The Bullet is a proper, old-fashioned ball-striker whose win, like McKibbin’s, came under tough conditions at Green Eagle. If he’s to double up, I suspect it’ll be at a course where he can avoid the sort of errors which catch others out in the end.
He was 21st here on his sole previous visit back in 2017, shooting two weekend rounds of 68, and that performance can be upgraded given that he’d gone MC-MC-MC-45-WD-66 to begin the campaign, shooting rounds of 83, 76, 70, 76 and 79 before arriving at Hidden Grace.
Perhaps the return to China had something to do with it, as Armitage secured his sole Challenge Tour win at the Foshan Open and later went on to finish runner-up in a similar event at that level.
Regardless, I think he’s playing just fine at the moment, his approach work in particular some of the very best on the tour and his around-the-green stats also strong. Improvement with the putter triggered that top-five in the SDC Championship and we saw flashes of it again last week, so if he can tidy up the tee shots we could get a good run out of him.
Guxin Chen and Zhengkai Bai rate the pick of the home challenge but the China Tour isn’t as strong as its Japanese counterpart, and even in this particularly shallow field it’s hard to see beyond Haotong Li when it comes to a crowd-friendly champion.
He’s been well-supported as you’d expect but watch out too for Kiradech Aphibarnrat, not currently in the field but a past champion who is first alternate at the time of writing. His form is very good having almost landed us a 100/1 winner in Singapore and continued to play well since, although I do suspect bookmakers will be live to his chances should he get a run.
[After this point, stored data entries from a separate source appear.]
### src/rtl/xlat_pkg.sv
package xlat_pkg;

    localparam int DESC_W   = 64;
    localparam int ATTR_W   = 13;
    localparam int CODE_W   = 3;

    // descriptor bit positions the decoder relies on
    localparam int TBL_NS_BIT = 63;
    localparam int RO_BIT     = 7;
    localparam int LEAF_NS_BIT = 5;

    localparam logic [CODE_W-1:0] FC_NONE   = 3'd0;
    localparam logic [CODE_W-1:0] FC_FORMAT = 3'd1;
    localparam logic [CODE_W-1:0] FC_XLATE  = 3'd2;
    localparam logic [CODE_W-1:0] FC_PERM   = 3'd4;
    localparam logic [CODE_W-1:0] FC_SECURE = 3'd5;

    typedef enum logic [1:0] {
        ST_IDLE   = 2'd0,
        ST_ISSUE  = 2'd1,
        ST_WAIT   = 2'd2,
        ST_REPORT = 2'd3
    } walk_state_e;

    typedef enum logic [1:0] {
        DK_TABLE = 2'd0,
        DK_LEAF  = 2'd1,
        DK_FAULT = 2'd2
    } desc_kind_e;

endpackage

### src/rtl/xlat_index.sv
// Forms the byte address of the descriptor for the current level.
module xlat_index #(
    parameter  int PA_W     = 40,
    parameter  int L1_IDX_W = 2,
    parameter  int IDX_W    = 9,
    parameter  int PAGE_W   = 12,
    localparam int VA_W     = L1_IDX_W + 2 * IDX_W + PAGE_W,
    localparam int HI_W     = VA_W - PAGE_W
) (
    input  logic [1:0]      level,
    input  logic [HI_W-1:0] va_hi,
    input  logic [PA_W-1:0] tbl_base,
    output logic [PA_W-1:0] desc_addr
);

    localparam int L1_LSB = L1_IDX_W + 3;

    logic [L1_IDX_W-1:0] idx1;
    logic [IDX_W-1:0]    idx2;
    logic [IDX_W-1:0]    idx3;

    assign idx1 = va_hi[HI_W-1 -: L1_IDX_W];
    assign idx2 = va_hi[2*IDX_W-1 -: IDX_W];
    assign idx3 = va_hi[IDX_W-1:0];

    always_comb begin
        unique case (level)
            2'd1:    desc_addr = {tbl_base[PA_W-1:L1_LSB], idx1, 3'b000};
            2'd2:    desc_addr = {tbl_base[PA_W-1:PAGE_W], idx2, 3'b000};
            default: desc_addr = {tbl_base[PA_W-1:PAGE_W], idx3, 3'b000};
        endcase
    end

    logic unused_base;
    assign unused_base = ^tbl_base[L1_LSB-1:0];

endmodule

### src/rtl/xlat_decode.sv
// Classifies one descriptor and forms the leaf result and checks.
module xlat_decode
    import xlat_pkg::*;
#(
    parameter  int PA_W   = 40,
    parameter  int IDX_W  = 9,
    parameter  int PAGE_W = 12,
    localparam int SECT_W = PAGE_W + IDX_W
) (
    input  logic [DESC_W-1:0] desc,
    input  logic [1:0]        level,
    input  logic              nonsec,
    input  logic              write,
    input  logic [SECT_W-1:0] va_lo,
    output desc_kind_e        kind,
    output logic [CODE_W-1:0] code,
    output logic [PA_W-1:0]   next_tbl,
    output logic [PA_W-1:0]   leaf_pa,
    output logic [ATTR_W-1:0] attr
);

    logic is_table;
    logic is_leaf;

    assign next_tbl = {desc[PA_W-1:PAGE_W], {PAGE_W{1'b0}}};

    always_comb begin
        is_table = (desc[1:0] == 2'b11) && (level != 2'd3);
        is_leaf  = ((level == 2'd2) && (desc[1:0] == 2'b01)) ||
                   ((level == 2'd3) && (desc[1:0] == 2'b11));
        kind     = DK_FAULT;
        code     = FC_FORMAT;
        leaf_pa  = '0;
        attr     = '0;
        if (!desc[0]) begin
            code = FC_XLATE;
        end else if (is_table) begin
            if (nonsec && !desc[TBL_NS_BIT]) begin
                code = FC_SECURE;
            end else begin
                kind = DK_TABLE;
                code = FC_NONE;
            end
        end else if (is_leaf) begin
            if (nonsec && !desc[LEAF_NS_BIT]) begin
                code = FC_SECURE;
            end else if (write && desc[RO_BIT]) begin
                code = FC_PERM;
            end else begin
                kind = DK_LEAF;
                code = FC_NONE;
                attr = {desc[54:53], desc[52], desc[11], desc[10],
                        desc[9:8], desc[7:6], desc[5], desc[4:2]};
                if (level == 2'd2)
                    leaf_pa = {desc[PA_W-1:SECT_W], va_lo};
                else
                    leaf_pa = {desc[PA_W-1:PAGE_W], va_lo[PAGE_W-1:0]};
            end
        end
    end

    logic unused_desc;
    assign unused_desc = ^{desc[62:55], desc[51:PA_W]};

endmodule

### src/rtl/xlat_walker.sv
// Three-level descriptor walker: one read per level, one walk at a time.
module xlat_walker
    import xlat_pkg::*;
#(
    parameter  int PA_W     = 40,
    parameter  int L1_IDX_W = 2,
    parameter  int IDX_W    = 9,
    parameter  int PAGE_W   = 12,
    localparam int VA_W     = L1_IDX_W + 2 * IDX_W + PAGE_W,
    localparam int SECT_W   = PAGE_W + IDX_W,
    localparam int BHI_W    = PA_W - 32
) (
    input  logic              clk,
    input  logic              rst_n,
    input  logic              req_valid,
    input  logic [VA_W-1:0]   req_va,
    input  logic              req_write,
    input  logic              req_nonsecure,
    input  logic [31:0]       base_lo,
    input  logic [BHI_W-1:0]  base_hi,
    output logic              busy,
    output logic              mem_req_valid,
    output logic [PA_W-1:0]   mem_req_addr,
    input  logic              mem_rsp_valid,
    input  logic [DESC_W-1:0] mem_rsp_data,
    output logic              done,
    output logic              res_fault,
    output logic [CODE_W-1:0] fault_code,
    output logic [1:0]        stop_level,
    output logic [PA_W-1:0]   res_pa,
    output logic [ATTR_W-1:0] res_attr
);

    walk_state_e state_q, state_d;

    logic [VA_W-1:0]   va_q;
    logic              wr_q;
    logic              ns_q;
    logic [PA_W-1:0]   tbl_q;
    logic [1:0]        lvl_q;
    logic              fault_q;
    logic [CODE_W-1:0] code_q;
    logic [PA_W-1:0]   pa_q;
    logic [ATTR_W-1:0] attr_q;

    desc_kind_e        dec_kind;
    logic [CODE_W-1:0] dec_code;
    logic [PA_W-1:0]   dec_next;
    logic [PA_W-1:0]   dec_pa;
    logic [ATTR_W-1:0] dec_attr;
    logic [PA_W-1:0]   desc_addr;

    xlat_index #(
        .PA_W    (PA_W),
        .L1_IDX_W(L1_IDX_W),
        .IDX_W   (IDX_W),
        .PAGE_W  (PAGE_W)
    ) index_i (
        .level    (lvl_q),
        .va_hi    (va_q[VA_W-1:PAGE_W]),
        .tbl_base (tbl_q),
        .desc_addr(desc_addr)
    );

    xlat_decode #(
        .PA_W  (PA_W),
        .IDX_W (IDX_W),
        .PAGE_W(PAGE_W)
    ) decode_i (
        .desc    (mem_rsp_data),
        .level   (lvl_q),
        .nonsec  (ns_q),
        .write   (wr_q),
        .va_lo   (va_q[SECT_W-1:0]),
        .kind    (dec_kind),
        .code    (dec_code),
        .next_tbl(dec_next),
        .leaf_pa (dec_pa),
        .attr    (dec_attr)
    );

    // next-state logic
    always_comb begin
        state_d = state_q;
        unique case (state_q)
            ST_IDLE:   if (req_valid) state_d = ST_ISSUE;
            ST_ISSUE:  state_d = ST_WAIT;
            ST_WAIT:   if (mem_rsp_valid)
                           state_d = (dec_kind == DK_TABLE) ? ST_ISSUE : ST_REPORT;
            ST_REPORT: state_d = ST_IDLE;
            default:   state_d = ST_IDLE;
        endcase
    end

    // state register
    always_ff @(posedge clk or negedge rst_n) begin
        if (!rst_n) state_q <= ST_IDLE;
        else        state_q <= state_d;
    end

    // walk context and result registers
    always_ff @(posedge clk or negedge rst_n) begin
        if (!rst_n) begin
            va_q    <= '0;
            wr_q    <= 1'b0;
            ns_q    <= 1'b0;
            tbl_q   <= '0;
            lvl_q   <= 2'd1;
            fault_q <= 1'b0;
            code_q  <= FC_NONE;
            pa_q    <= '0;
            attr_q  <= '0;
        end else if (state_q == ST_IDLE && req_valid) begin
            va_q  <= req_va;
            wr_q  <= req_write;
            ns_q  <= req_nonsecure;
            tbl_q <= {base_hi, base_lo};
            lvl_q <= 2'd1;
        end else if (state_q == ST_WAIT && mem_rsp_valid) begin
            if (dec_kind == DK_TABLE) begin
                tbl_q <= dec_next;
                lvl_q <= lvl_q + 2'd1;
            end else begin
                fault_q <= (dec_kind == DK_FAULT);
                code_q  <= dec_code;
                pa_q    <= dec_pa;
                attr_q  <= dec_attr;
            end
        end
    end

    // outputs
    always_comb begin
        busy          = (state_q != ST_IDLE);
        mem_req_valid = (state_q == ST_ISSUE);
        done          = (state_q == ST_REPORT);
        mem_req_addr  = desc_addr;
        res_fault     = fault_q;
        fault_code    = code_q;
        stop_level    = lvl_q;
        res_pa        = pa_q;
        res_attr      = attr_q;
    end

endmodule

### config.mk
export PLATFORM = sky130hd
export DESIGN_NAME = xlat_walker
export DESIGN_NICKNAME = d
export VERILOG_FILES = /design/src/rtl/xlat_pkg.sv /design/src/rtl/xlat_index.sv /design/src/rtl/xlat_decode.sv /design/src/rtl/xlat_walker.sv
export SDC_FILE = /design/constraint.sdc
export NUM_CORES = 1
export LEC_CHECK = 0
export CORE_MARGIN = 10
export CORE_UTILIZATION = 40
export CTS_BUF_LIST = sky130_fd_sc_hd__clkbuf_4 sky130_fd_sc_hd__clkbuf_8 sky130_fd_sc_hd__clkbuf_16
export DETAILED_ROUTE_END_ITERATION = 6
export GPL_TIMING_DRIVEN = 1
export PLACE_DENSITY = 0.87
export SYNTH_ARGS = -nofsm -noshare
export SYNTH_HDL_FRONTEND = slang
export SYNTH_SLANG_ARGS = --single-unit
### constraint.sdc
create_clock -name clk -period 2.2 [get_ports clk]
set_input_delay 0.22 -clock clk [delete_from_list [all_inputs] [get_ports clk]]
set_output_delay 0.22 -clock clk [all_outputs]
set_load 0.02 [all_outputs]
==> impl_metrics.env, run 1 <==
export IMPL_run_status="finished clean"
export IMPL_synth_ff_type="dfrtp_1"
export IMPL_portBuffers=215
export IMPL_cp_required_ns=1.98
export IMPL_clock_pin_slew_worst_setup_and_hold_paths_ns=0.06
export IMPL_final_setup_viol_count=0
export IMPL_finalWorstPathRequiredPeriod_ns=2.10
export IMPL_p_sw_uw=3510
export IMPL_worstSkewPairLatency_ns=0.41
export IMPL_critical_path_peak_fanout=12
export IMPL_synth_warnings=0
export IMPL_drv_cap=0
export IMPL_grt_util_all_layers=0.175
export IMPL_met3WireLength_um=1820
export IMPL_power_frac_seq=0.347
export IMPL_yosys_register_bits=130
export IMPL_leakagePower_uw=0.00384
export IMPL_synth_enable_flop_cells=0
export IMPL_critPathArrivalTime_ns=1.88
export IMPL_fp_coreArea_sq_mm=0.0140
export IMPL_met1_routed_wirelength_after_detailed_routing_um=7380
export IMPL_final_nets=880
export IMPL_fin_total_pwr_uw=10200
export IMPL_clock_sinks=130
export IMPL_startpoint_of_the_most_critical_setup_path="stop_level[0]$_DFFE_PN1P_"
export IMPL_grt_overflow=0
export IMPL_clkPwrFrac=0.286
export IMPL_synthTopCellsByArea="dfrtp_1 56%, nand2_1 11%, a22o_2 7.9%"
export IMPL_final_period_utilization=0.954
export IMPL_synth_cell_types=39
export IMPL_gp_congestion=0.833
export IMPL_p_comb_frac=0.367
export IMPL_drive_gt1_frac=0.174
export IMPL_timing_critical_path_from_type="flop"
export IMPL_drt_iter0_markers=183
export IMPL_drt_antenna_violating_nets=0
export IMPL_setup_worst_path_end="mem_req_addr[6]"
export IMPL_cts_root_to_sink_buffers=2
export IMPL_netSwitchingFraction=0.345
export IMPL_max_clock_freq_mhz=476
export IMPL_hold_viol_final=0
export IMPL_areaGrowthSynthToFinish_pct=48.8
export IMPL_internal_power_uw=6680
export IMPL_floorplan_initialDensity=0.413
export IMPL_rr_worst_depth=9
export IMPL_boundaryPins=244
export IMPL_antennaDiodeCount=0
export IMPL_finalHoldWorstSlack_ns=0.311
export IMPL_hold_class="in -> async"
export IMPL_grt_pass1_vias=4947
export IMPL_ys_seq_area_frac=0.561
export IMPL_r2r_setup_slack_ns=0.10
export IMPL_h_tree_depth=4
export IMPL_die_height_um=140
export IMPL_wl_met2_um=8560
export IMPL_overall_routed_net_length_um=18000
export IMPL_grt_start_max_net_pins=56
export IMPL_post_synth_instance_area_sq_mm=0.00580
export IMPL_post_synth_top_area_cell="dfrtp_1"
export IMPL_synth_largest_type_area_fraction=0.556
export IMPL_clock_root_buffer="clkbuf_16"
export IMPL_floorplan_die_width_um=140
export IMPL_post_route_non_filler_standard_cell_count=928
export IMPL_route_detailed_wl_per_inst_um=19.3
export IMPL_final_setup_skew_ns=0.00794
export IMPL_worstSetupPathType="reg -> out"
export IMPL_crit_reg2reg_capture="res_pa[31]$_DFFE_PN0P_"
export IMPL_synth_async_sr_flop_share=1.00
export IMPL_irDropWorstVdd_mv=0.800
export IMPL_synth_area_per_cell_sq_um=10.7
export IMPL_r2r_start="stop_level[0]$_DFFE_PN1P_"
export IMPL_power_density_mw_per_mm2=1180
export IMPL_wire_length_of_the_first_global_routing_pass_um=27500
export IMPL_count_of_fill_cells_added_during_filler_insertion=1136
export IMPL_floorplan_rows=43
export IMPL_rsz0062_at_grt="false"
export IMPL_floorplan_die_area_sq_mm=0.0197
export IMPL_timing_max_transition_violations_final=0
export IMPL_via_count=4613
export IMPL_tritoncts_clock_tree="yes"
export IMPL_postLayoutCoreUtil=0.615
export IMPL_via_per_inst=4.97
export IMPL_synthesis_instances=543
export IMPL_top_layer_used="met4"
export IMPL_detailedRoute_firstPassIterationCount=6
export IMPL_hpwlAfterDp_um=12700
export IMPL_grt_antenna_before_repair=0
export IMPL_detailed_route_drc_error_count=0
export IMPL_cts_buffers=17
export IMPL_worst_setup_path_end_kind="primary output"
export IMPL_placed_cells=891
[layout make-up]
type,instances,area [sq um],share of cell area
Sequential cell,130,3250,0.377
Timing Repair Buffer,239,2410,0.279
Multi-Input combinational cell,342,2110,0.244
Clock buffer,23,495,0.0573
Tap cell,180,225,0.0261
Clock inverter,9,128,0.0148
Inverter,5,18.8,0.00217
[power groups by stage]
stage          sequential, uW  combinational (uW)  clock (uW)
6_report                 3540                3740        2910
5_1_grt                  3630                4120        3070
4_1_cts                  3540                3830        2970
3_5_place_dp             3570                3870           0
3_3_place_gp             3530                3790           0
2_1_floorplan            3550                2280           0
[critical path, stage by stage, from the launching register on]
cell and delay (ns):
dfstp_2 0.54, inv_1 0.07, ha_4 0.29, buf_4 0.16
nand2_1 0.06, o21ai_0 0.06, clkdlybuf4s15_2 0.29
[how the worst min path moves through the flow]
stage	slack (ns)	cells past startpoint	startpoint	end
after floorplan	-0.08	0	rst_n	fault_code[0]$_DFFE_PN0P_
after global placement	0.18	1	rst_n	res_pa[25]$_DFFE_PN0P_
after detailed placement	0.18	1	rst_n	tbl_q[25]$_DFFE_PN0P_
after CTS	0.31	2	rst_n	tbl_q[25]$_DFFE_PN0P_
after global routing	0.33	2	rst_n	res_pa[25]$_DFFE_PN0P_
final	0.31	2	rst_n	res_pa[25]$_DFFE_PN0P_
[synthesized netlist by cell type, types with 2 or more instances]
| cell | number |
|---|---|
| nand2_1 | 163 |
| dfrtp_1 | 129 |
| a22o_2 | 46 |
| o21ai_0 | 39 |
| buf_4 | 34 |
| mux2i_1 | 29 |
| clkbuf_1 | 15 |
| buf_2 | 11 |
| o21ai_1 | 10 |
| a22oi_1 | 9 |
| mux2_2 | 9 |
| buf_6 | 6 |
| a22o_1 | 5 |
| inv_1 | 5 |
| ha_1 | 3 |
| nor2_1 | 3 |
| nor2b_1 | 3 |
| and2_1 | 2 |
| nand4_1 | 2 |
[metrics by stage]
stage,instance area (sq um),TNS (ns),setup WS (ns)
after global routing,8640,0,0.00139
after CTS,8600,0,0.00669
after global placement,7960,0,0.0177
after floorplan,5810,0,0.156
after detailed placement,7960,-0.172,-0.0207
final,8640,0,0.101
[cell families (layout without fill, tap and decap cells)]
kind of cell / Yosys count / count (layout) / synth area share
AO/OA/AOI/OAI: 116 / 116 / 0.150
XOR/XNOR: 1 / 1 / 0.00151
adder cells (fa/ha/maj): 3 / 3 / 0.00647
buffers and inverters: 73 / 276 / 0.0813
flip-flops: 130 / 130 / 0.561
multiplexers: 39 / 39 / 0.0701
other: 1 / 3 / 0.000646
AND/OR/NAND/NOR: 180 / 180 / 0.130
[flip-flops by register name, summed over array words and instances (netlist names)]
register,cells
wr_q,1
fault_code,3
res_fault,1
res_attr,13
va_q,32
tbl_q,35
stop_level,2
ns_q,1
res_pa,40
state_q,2
[metal layers]
metal,global-route usage,vias to the layer above
li1,-,2204
met4,0.0549,0
met3,0.0761,17
met2,0.276,186
met5,0,-
met1,0.210,2206
[what timing repair did]
item / in CTS / in global routing
endpoints found under the hold margin: 44 / 0
buffers inserted: 0 / 2
resized for setup: 37 / 16
cloned: 0 / 2
pin swaps: 0 / 1
hold buffers: 1 / 0
endpoints found under the setup margin: 57 / 58
[placed cells by master (no fill, tap or decap), types with 2 or more instances in the layout]
| cell type | instances |
|---|---|
| clkbuf_16 | 18 |
| buf_6 | 2 |
| mux2_2 | 9 |
| o21ai_0 | 38 |
| clkdlybuf4s50_1 | 205 |
| nor2_1 | 3 |
| mux2i_1 | 29 |
| dfrtp_1 | 129 |
| a22o_2 | 46 |
| nand2_1 | 163 |
| buf_2 | 6 |
| buf_12 | 7 |
| conb_1 | 3 |
| inv_1 | 5 |
| clkinv_2 | 3 |
| nand4_1 | 2 |
| a22oi_1 | 9 |
| o21ai_1 | 11 |
| clkinvlp_4 | 3 |
| buf_4 | 15 |
| bufinv_16 | 3 |
| a22o_1 | 5 |
| nor2b_1 | 3 |
| clkbuf_8 | 4 |
| clkbuf_4 | 2 |
No activity file was read; power rests on OpenSTA's default activity.
==> run 2, diff against run 1 <==
ABC_AREA = 0   (was not set)
==> results of run 2 <==
The final DEF is identical to that of run 1; final timing and power are the same.
==> run 3, diff against run 2 <==
CAP_MARGIN = 20   (was not set)
clock period = 2.3 ns   (was 2.2 ns; I/O delays follow)
==> run 3 against run 2 <==
Sequential share of layout area rose by 0.25 points; utilization fell by 0.40 points; clock power barely moved; worst hold slack improved by 0.040 ns; die area did not move; power fell by 3.5%; setup slack got worse by 0.027 ns; design area fell by 0.65%; sequential cell count did not move; cell count fell by 0.54%; count of clock-buffer cells in the layout fell by 4.
==> impl_metrics.env, run 3 (synthesis results as in run 1) <==
export IMPL_run_status="finished clean"
export IMPL_drt_antenna_violating_nets=0
export IMPL_gp_congestion=0.826
export IMPL_floorplan_initialDensity=0.413
export IMPL_cts_post_setup_buffers_inserted=0
export IMPL_min_delay_start="req_va[23]"
export IMPL_tritoncts_clock_tree="yes"
export IMPL_via_per_inst=5.02
export IMPL_p_sw_uw=3450
export IMPL_postLayoutSetupSlackWorst_ns=0.0742
export IMPL_clock_pin_slew_worst_setup_and_hold_paths_ns=0.06
export IMPL_max_clock_freq_mhz=449
export IMPL_antennaDiodeCount=0
export IMPL_drt_iter0_markers=200
export IMPL_timing_critical_path_max_delay_family="flip-flops"
export IMPL_placed_cells=890
export IMPL_finalWorstPathRequiredPeriod_ns=2.23
export IMPL_netSwitchingFraction=0.350
export IMPL_grt_pass1_vias=4901
export IMPL_h_tree_depth=4
export IMPL_leakagePower_uw=0.00383
export IMPL_max_slew_margin=0.632
export IMPL_startpoint_of_the_most_critical_setup_path="stop_level[0]$_DFFE_PN1P_"
export IMPL_hold_class="in -> reg"
export IMPL_timing_critical_path_from_type="flop"
export IMPL_power_frac_seq=0.347
export IMPL_cp_required_ns=2.07
export IMPL_overall_routed_net_length_um=17600
export IMPL_boundaryPins=244
export IMPL_post_route_non_filler_standard_cell_count=923
export IMPL_worstSetupPathDepth=6
export IMPL_irDropWorstVdd_mv=0.918
export IMPL_floorplan_rows=43
export IMPL_detailedRoute_firstPassIterationCount=5
export IMPL_power_density_mw_per_mm2=1150
export IMPL_grt_overflow=0
export IMPL_fp_coreArea_sq_mm=0.0140
export IMPL_portBuffers=215
export IMPL_p_comb_frac=0.360
export IMPL_post_place_ws_ns=0.0539
export IMPL_clock_root_buffer="clkbuf_16"
export IMPL_grt_antenna_before_repair=0
export IMPL_layout_common_cells="205 x clkdlybuf4s50_1, 163 x nand2_1, 129 x dfrtp_1"
export IMPL_delay_of_the_slowest_cell_on_the_worst_path_ns=0.58
export IMPL_route_detailed_wl_per_inst_um=19.0
export IMPL_final_setup_viol_count=0
export IMPL_grt_util_all_layers=0.175
export IMPL_worstSkewPairLatency_ns=0.41
export IMPL_worst_setup_path_end_kind="primary output"
export IMPL_final_period_utilization=0.968
export IMPL_r2r_start="stop_level[0]$_DFFE_PN1P_"
export IMPL_tightest_slew_ns=0.552
export IMPL_commonest_non_fill_non_tap_cell_in_the_layout="clkdlybuf4s50_1"
export IMPL_worst_hold_depth=3
export IMPL_cpMaxStageDelayCell="dfstp_2"
export IMPL_final_nets=875
export IMPL_floorplan_die_width_um=140
export IMPL_cts_root_to_sink_buffers=2
export IMPL_wire_length_of_the_first_global_routing_pass_um=27400
export IMPL_clock_sinks=130
export IMPL_critical_path_buf_inv_count=3
export IMPL_drive_gt1_frac=0.168
export IMPL_critPathArrivalTime_ns=2.00
export IMPL_detailed_route_drc_error_count=0
export IMPL_largest_register_ffs=40
export IMPL_hold_viol_final=0
export IMPL_final_setup_skew_ns=0.00846
export IMPL_cts_buffers=17
export IMPL_internal_power_uw=6390
export IMPL_timing_max_transition_violations_final=0
export IMPL_grt_start_max_net_pins=58
export IMPL_rsz0062_at_grt="true"
export IMPL_drv_cap=0
export IMPL_critical_path_peak_fanout=12
export IMPL_areaGrowthSynthToFinish_pct=47.9
export IMPL_floorplan_die_area_sq_mm=0.0197
export IMPL_finalHoldWorstSlack_ns=0.351
export IMPL_via_count=4632
export IMPL_clkPwrFrac=0.294
export IMPL_rr_worst_depth=7
export IMPL_worstSetupPathType="reg -> out"
export IMPL_hpwlAfterDp_um=12700
export IMPL_crit_chain="inv_1, ha_2, buf_4, nand2_1, o21ai_0, clkdlybuf4s15_2"
export IMPL_die_height_um=140
[run 3: cell types whose count changed in the layout (fill, tap and decap cells not counted), moves of 2 or more]
cell,before,now
clkinv_4,0,3
clkbuf_8,4,2
clkbuf_4,2,0
buf_4,15,12
clkinvlp_4,3,1
[run 3: final timing paths]
| path | to | slack, ns |
|---|---|---|
| worst max-delay path | mem_req_addr[4] | 0.07 |
| worst min-delay path | va_q[23]$_DFFE_PN0P_ | 0.35 |
| worst max register to register | res_pa[8]$_DFFE_PN0P_ | 0.30 |
| worst min register to register | va_q[10]$_DFFE_PN0P_ | 0.47 |
| max in group asynchronous | va_q[22]$_DFFE_PN0P_ | 1.30 |
| min in group asynchronous | res_attr[6]$_DFFE_PN0P_ | 0.36 |
[run 3: cell type report]
| cell class | instances | area (sq um) |
|---|---|---|
| Tap cell | 180 | 225 |
| Timing Repair Buffer | 234 | 2350 |
| Multi-Input combinational cell | 342 | 2100 |
| Sequential cell | 130 | 3250 |
| Clock inverter | 13 | 183 |
| Inverter | 5 | 18.8 |
| Fill cell | 1123 | 5460 |
| Clock buffer | 19 | 453 |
Matthew Southgate has been 19th and 14th in two starts here, contended at Green Eagle and threatened last week, so he’s a 100/1 shot who could go well if accuracy does indeed trump power. There are some underlying short-game concerns, but everything else is firing and he’d be a hugely popular winner.
Narrow preference though is for JACQUES KRUYSWIJK, who looks an ideal fit on paper.
Kruyswijk was 11th here in 2019 and at the time, his form on the DP World Tour read an ugly MC-MC-MC-MC-38-MC-MC-MC. Only when twice returning home did he produce competitive golf, yet it clicked when he arrived here.
The South African generally limited the mistakes that week bar an eight at the par-five 13th on day one, and returns now having stepped up to a career-best level over the past nine months, triggered by two wins in August.
Since Kruyswijk followed that with 11th at Q-School he’s barely missed a beat and in 32 rounds this year, just twice has he shot worse than 72. A scoring average of 69 is seriously good and he’s right behind Wiesberger and McKibbin in those bogey avoidance charts.
He was on my shortlist last week but I was somewhat concerned Gotemba wouldn’t be ideal, so to see him rank fifth in greens hit and strokes-gained tee-to-green, having been one of the very best ball-strikers in the field, was hugely encouraging with this event in mind.
Throw in some good form at Celtic Manor (10th and 14th) and the only real snag is that he’s generally been a golfer who plays well without often threatening at this sort of level. That being said, this field really isn’t great, he’s at the top of his game, and it therefore looks a fantastic opportunity to contend.